It doesn't feel like Christmas this year. My husband says, for him, it's the weather. It's been up in the 70s lately, though it's a little cooler this Christmas Eve Morning, and overcast. "Looks like snow," Tim would say.
I think I've just been too busy to think about it. Spending time with my dad, who has cancer. Taking the cats to the vet. Working. Applying for jobs. Entering sweepstakes. There's not enough time in the day to do everything I need to do, or feel I have to do, or want to do, and then feel excited on top of it. I have some presents for my parents and for Tim, but I don't feel like any of them are really great gifts.

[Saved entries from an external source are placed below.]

**src/rtl/serial_adder_pkg.sv**
```systemverilog
// serial_adder_pkg: FSM state encoding and default operand width for the bit-serial adder.
package serial_adder_pkg;
    typedef enum logic [1:0] {
        IDLE  = 2'd0,
        SHIFT = 2'd1,
        DONE  = 2'd2
    } state_t;
    localparam int WIDTH_DEFAULT = 8;
endpackage

```
**src/rtl/serial_adder_full_adder.sv**
```systemverilog
// full_adder: one-bit full-adder cell used by the serial adder datapath.
module full_adder (
    input  logic a,
    input  logic b,
    input  logic cin,
    output logic s,
    output logic co
);
    assign s  = a ^ b ^ cin;
    assign co = (a & b) | (cin & (a ^ b));
endmodule

```
**src/rtl/serial_adder.sv**
```systemverilog
// serial_adder: LSB-first bit-serial adder, one bit per clock, registered sum/cout.
module serial_adder
    import serial_adder_pkg::*;
#(
    parameter int WIDTH = WIDTH_DEFAULT
) (
    input  logic             clk,
    input  logic             rst_n,
    input  logic             start,
    input  logic [WIDTH-1:0] a,
    input  logic [WIDTH-1:0] b,
    input  logic             cin,
    output logic             busy,
    output logic             done,
    output logic [WIDTH-1:0] sum,
    output logic             cout
);
    localparam int CW = $clog2(WIDTH + 1);
    state_t           state_q, state_d;
    logic [WIDTH-1:0] a_q, a_d, b_q, b_d, res_q, res_d, sum_q, sum_d;
    logic             carry_q, carry_d, cout_q, cout_d;
    logic [CW-1:0]    cnt_q, cnt_d;
    logic             fa_s, fa_co, last;
    full_adder u_fa (
        .a   (a_q[0]),
        .b   (b_q[0]),
        .cin (carry_q),
        .s   (fa_s),
        .co  (fa_co)
    );
    assign last = cnt_q == CW'(WIDTH - 1);
    always_comb begin
        state_d = state_q;
        a_d     = a_q;
        b_d     = b_q;
        res_d   = res_q;
        sum_d   = sum_q;
        carry_d = carry_q;
        cout_d  = cout_q;
        cnt_d   = cnt_q;
        case (state_q)
            IDLE: if (start) begin
                state_d = SHIFT;
                a_d     = a;
                b_d     = b;
                carry_d = cin;
                cnt_d   = '0;
            end
            SHIFT: begin
                a_d     = a_q >> 1;
                b_d     = b_q >> 1;
                res_d   = {fa_s, res_q[WIDTH-1:1]};
                carry_d = fa_co;
                cnt_d   = cnt_q + CW'(1);
                // sum/cout are only exposed once the last bit has been shifted in
                if (last) begin
                    state_d = DONE;
                    sum_d   = {fa_s, res_q[WIDTH-1:1]};
                    cout_d  = fa_co;
                end
            end
            DONE:    state_d = IDLE;
            default: state_d = IDLE;
        endcase
    end
    always_ff @(posedge clk or negedge rst_n) begin
        if (!rst_n) begin
            state_q <= IDLE;
            a_q     <= '0;
            b_q     <= '0;
            res_q   <= '0;
            sum_q   <= '0;
            carry_q <= 1'b0;
            cout_q  <= 1'b0;
            cnt_q   <= '0;
        end else begin
            state_q <= state_d;
            a_q     <= a_d;
            b_q     <= b_d;
            res_q   <= res_d;
            sum_q   <= sum_d;
            carry_q <= carry_d;
            cout_q  <= cout_d;
            cnt_q   <= cnt_d;
        end
    end
    assign busy = state_q != IDLE;
    assign done = state_q == DONE;
    assign sum  = sum_q;
    assign cout = cout_q;
endmodule

```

The whole feeling of Christmas is different everywhere. I was in a store the other day and heard "Silver Bells" on the Muzak. "In the air there's a feeling of Christmas. Children laughing, people passing, meeting smile after smile...." That's how the song goes, but the people I pass generally aren't smiling. They're talking on their cell phones and rushing around, not paying attention to anything else around them.
I think it's more than just commercialism. The world is so fast-paced now. Communication is easier but personal connections really aren't. It's easy to say that we need to simplify Christmas (there's a whole book about it), but you'd have to be really committed -- and not at all competitive -- to do it. It's hard to buy great gifts that people aren't expecting because most of us just buy what we want when we want it.
Maybe it's just me.
Is it different for you? Do you feel Christmas in the air?